Taxista, escritor y viceversa. Licenciado en charlas casuales y amante discreto del verso suelto.

Leer espejos: la realidad invertida

Reconozco que no puedo evitar leer el espejo retrovisor de mi taxi (los mordidos por la literatura sabrán de lo que hablo).

Un ejemplo: me encuentro en la parada de taxis del Paseo del Prado y acaba de abrir la  la puerta trasera una mujer de unos cuarenta años, coleta castaña y traje de oficina. Son, digamos, las siete de la tarde y la mujer me indica una calle al norte de Madrid (uno de esos barrios nuevos residenciales) que nos obligará a cruzar media ciudad entre un tráfico horrible agravado por la lluvia, pero por suerte (para mí) ha decidido sentarse en el margen derecho del asiento, encuadrando su rostro exactamente en los límites de mi espejo retrovisor, por lo que puedo y podré observarla debidamente aunque, eso sí, con disimulo.

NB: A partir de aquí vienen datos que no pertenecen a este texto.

==> src/rtl/core/framed_packet_receiver_top_macros.svh <==
// assertion macros for the framed packet receiver
`ifndef FRAMED_PACKET_RECEIVER_TOP_MACROS_SVH
`define FRAMED_PACKET_RECEIVER_TOP_MACROS_SVH

// same-cycle implication, disabled during reset
`define FPR_ASSERT_IMP(label, clk, rst_n, ante, cons, msg) \
  label: assert property (@(posedge clk) disable iff (!rst_n) (ante) |-> (cons)) \
    else $error(msg);

// next-cycle implication, disabled during reset
`define FPR_ASSERT_NXT(label, clk, rst_n, ante, cons, msg) \
  label: assert property (@(posedge clk) disable iff (!rst_n) (ante) |=> (cons)) \
    else $error(msg);

`endif

==> src/rtl/core/fpr_pkg.sv <==
// shared types and constants for the framed packet receiver
package fpr_pkg;

  typedef enum logic [1:0] {
    PH_HUNT = 2'd0,
    PH_LEN  = 2'd1,
    PH_BODY = 2'd2
  } phase_t;

  localparam logic [2:0] ST_IN_FRAME = 3'd0;
  localparam logic [2:0] ST_ACCEPT   = 3'd1;
  localparam logic [2:0] ST_CKSUM    = 3'd2;
  localparam logic [2:0] ST_BAD_LEN  = 3'd3;
  localparam logic [2:0] ST_GARBAGE  = 3'd4;

  localparam logic [7:0] TYPE_STORAGE = 8'h01;
  localparam logic [7:0] TYPE_SUPPLY  = 8'h02;
  localparam logic [7:0] TYPE_STOP    = 8'h04;
  localparam logic [7:0] TYPE_RESUME  = 8'h05;

  localparam logic [7:0] MIN_LEN      = 8'd5;
  localparam logic [7:0] DATA_MIN_LEN = 8'd6;
  localparam logic [7:0] CKSUM_BASE   = 8'hFF;

  localparam logic [7:0] POS_TYPE  = 8'd2;
  localparam logic [7:0] POS_DEST  = 8'd4;
  localparam logic [7:0] POS_DATA  = 8'd5;

  localparam logic       CFG_START = 1'b0;
  localparam logic       CFG_TEAM  = 1'b1;

  typedef struct packed {
    logic [2:0] status;
    logic [7:0] frame_kind;
    logic [7:0] storage_avail;
    logic [7:0] supply_avail;
    logic       stop_requested;
    logic       pause_pulse;
    logic       resume_pulse;
  } result_t;

endpackage

==> src/rtl/core/fpr_parser.sv <==
// frame parser state and per-byte next-state logic
module fpr_parser (
  input  logic            clk,
  input  logic            rst_n,
  input  logic            accept,
  input  logic [7:0]      in_byte,
  input  logic [7:0]      start_byte,
  input  logic [7:0]      team_address,
  output fpr_pkg::result_t res
);

  fpr_pkg::phase_t phase_r, phase_nxt;
  logic [7:0] byte_index_r, byte_index_nxt;
  logic [7:0] frame_length_r, frame_length_nxt;
  logic [7:0] running_sum_r, running_sum_nxt;
  logic [7:0] held_type_r, held_type_nxt;
  logic [7:0] held_dest_r, held_dest_nxt;
  logic [7:0] held_data_r, held_data_nxt;
  logic [7:0] storage_r, storage_nxt;
  logic [7:0] supply_r, supply_nxt;
  logic       stop_r, stop_nxt;
  logic [2:0] status;
  logic [7:0] kind;
  logic       pause;
  logic       resume;

  always_comb begin
    phase_nxt        = phase_r;
    byte_index_nxt   = byte_index_r;
    frame_length_nxt = frame_length_r;
    running_sum_nxt  = running_sum_r;
    held_type_nxt    = held_type_r;
    held_dest_nxt    = held_dest_r;
    held_data_nxt    = held_data_r;
    storage_nxt      = storage_r;
    supply_nxt       = supply_r;
    stop_nxt         = stop_r;
    status           = fpr_pkg::ST_IN_FRAME;
    kind             = 8'd0;
    pause            = 1'b0;
    resume           = 1'b0;
    case (phase_r)
      fpr_pkg::PH_LEN: begin
        if (in_byte < fpr_pkg::MIN_LEN) begin
          status    = fpr_pkg::ST_BAD_LEN;
          phase_nxt = fpr_pkg::PH_HUNT;
        end else begin
          frame_length_nxt = in_byte;
          running_sum_nxt  = in_byte;
          byte_index_nxt   = fpr_pkg::POS_TYPE;
          phase_nxt        = fpr_pkg::PH_BODY;
        end
      end
      fpr_pkg::PH_BODY: begin
        if (byte_index_r >= frame_length_r) begin
          kind      = held_type_r;
          phase_nxt = fpr_pkg::PH_HUNT;
          if (fpr_pkg::CKSUM_BASE - running_sum_r == in_byte) begin
            status = fpr_pkg::ST_ACCEPT;
            case (held_type_r)
              fpr_pkg::TYPE_STORAGE: begin
                if (frame_length_r >= fpr_pkg::DATA_MIN_LEN) storage_nxt = held_data_r;
              end
              fpr_pkg::TYPE_SUPPLY: begin
                if (frame_length_r >= fpr_pkg::DATA_MIN_LEN) supply_nxt = held_data_r;
              end
              fpr_pkg::TYPE_STOP: begin
                if (held_dest_r == team_address) begin
                  stop_nxt = 1'b1;
                  pause    = 1'b1;
                end
              end
              fpr_pkg::TYPE_RESUME: begin
                if (held_dest_r == team_address) begin
                  stop_nxt = 1'b0;
                  resume   = 1'b1;
                end
              end
              default: ;
            endcase
          end else begin
            status = fpr_pkg::ST_CKSUM;
          end
        end else begin
          running_sum_nxt = running_sum_r + in_byte;
          if (byte_index_r == fpr_pkg::POS_TYPE) held_type_nxt = in_byte;
          else if (byte_index_r == fpr_pkg::POS_DEST) held_dest_nxt = in_byte;
          else if (byte_index_r == fpr_pkg::POS_DATA) held_data_nxt = in_byte;
          byte_index_nxt = byte_index_r + 8'd1;
        end
      end
      default: begin
        if (in_byte == start_byte) begin
          phase_nxt = fpr_pkg::PH_LEN;
        end else begin
          phase_nxt = fpr_pkg::PH_HUNT;
          status    = fpr_pkg::ST_GARBAGE;
        end
      end
    endcase
  end

  always_comb begin
    res.status         = status;
    res.frame_kind     = kind;
    res.storage_avail  = storage_nxt;
    res.supply_avail   = supply_nxt;
    res.stop_requested = stop_nxt;
    res.pause_pulse    = pause;
    res.resume_pulse   = resume;
  end

  always_ff @(posedge clk) begin
    if (!rst_n) begin
      phase_r        <= fpr_pkg::PH_HUNT;
      byte_index_r   <= 8'd0;
      frame_length_r <= 8'd0;
      running_sum_r  <= 8'd0;
      held_type_r    <= 8'd0;
      held_dest_r    <= 8'd0;
      held_data_r    <= 8'd0;
      storage_r      <= 8'd0;
      supply_r       <= 8'd0;
      stop_r         <= 1'b0;
    end else if (accept) begin
      phase_r        <= phase_nxt;
      byte_index_r   <= byte_index_nxt;
      frame_length_r <= frame_length_nxt;
      running_sum_r  <= running_sum_nxt;
      held_type_r    <= held_type_nxt;
      held_dest_r    <= held_dest_nxt;
      held_data_r    <= held_data_nxt;
      storage_r      <= storage_nxt;
      supply_r       <= supply_nxt;
      stop_r         <= stop_nxt;
    end
  end

endmodule

==> src/rtl/core/fpr_out_reg.sv <==
// result register with stream handshake toward the sink
module fpr_out_reg (
  input  logic             clk,
  input  logic             rst_n,
  input  logic             load,
  input  fpr_pkg::result_t res_in,
  input  logic             out_tready,
  output logic             out_tvalid,
  output fpr_pkg::result_t res_out,
  output logic             can_load
);

  logic             valid_r, valid_nxt;
  fpr_pkg::result_t res_r;

  assign can_load  = !valid_r || out_tready;
  assign valid_nxt = load || (valid_r && !out_tready);

  always_ff @(posedge clk) begin
    if (!rst_n) begin
      valid_r <= 1'b0;
    end else begin
      valid_r <= valid_nxt;
    end
  end

  always_ff @(posedge clk) begin
    if (load) begin
      res_r <= res_in;
    end
  end

  assign out_tvalid = valid_r;
  assign res_out    = res_r;

endmodule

De hecho, cada vez que acciono el pedal del freno, salta en mí como un resorte que me lleva a alzar la vista hacia el espejo, como si hubiera un mecanismo inconsciente que conectara mi pierna derecha con mis globos oculares.

La mujer viaja en silencio, observando la calle. Pudiera tratarse de su único momento del día en paz, sin hacer absolutamente nada. Luce un maquillaje nada evidente que amortigua el cansancio de sus ojos, y mi manejo del volante y los pedales procura ser tan suave que ha llegado incluso a cerrar los párpados durante unos segundos. El espejo retrovisor me dice (no de viva voz: lo estoy leyendo) que la mujer acaba de salir de una reunión de trabajo y que dentro de apenas veinte minutos, cuando llegue a casa, lo primero que hará será quitarse los tacones (lleva pensando en ese momento gran parte del día), saludará a su marido y a sus dos hijos de 4 y 7 años, y después ayudará a bañarlos, harán la cena juntos, pondrán la mesa, charlarán un poco, un rato de tele en familia, lectura de sendos cuentos infantiles, crema desmaquillante en el tocador, cama conyugal, etcétera. Mi espejo me dice que, a fin de cuentas, eligió una vida agotadora aunque llena de momentos gratificantes, y que gracias a esa suma de momentos no renunciaría a nada de lo que tiene.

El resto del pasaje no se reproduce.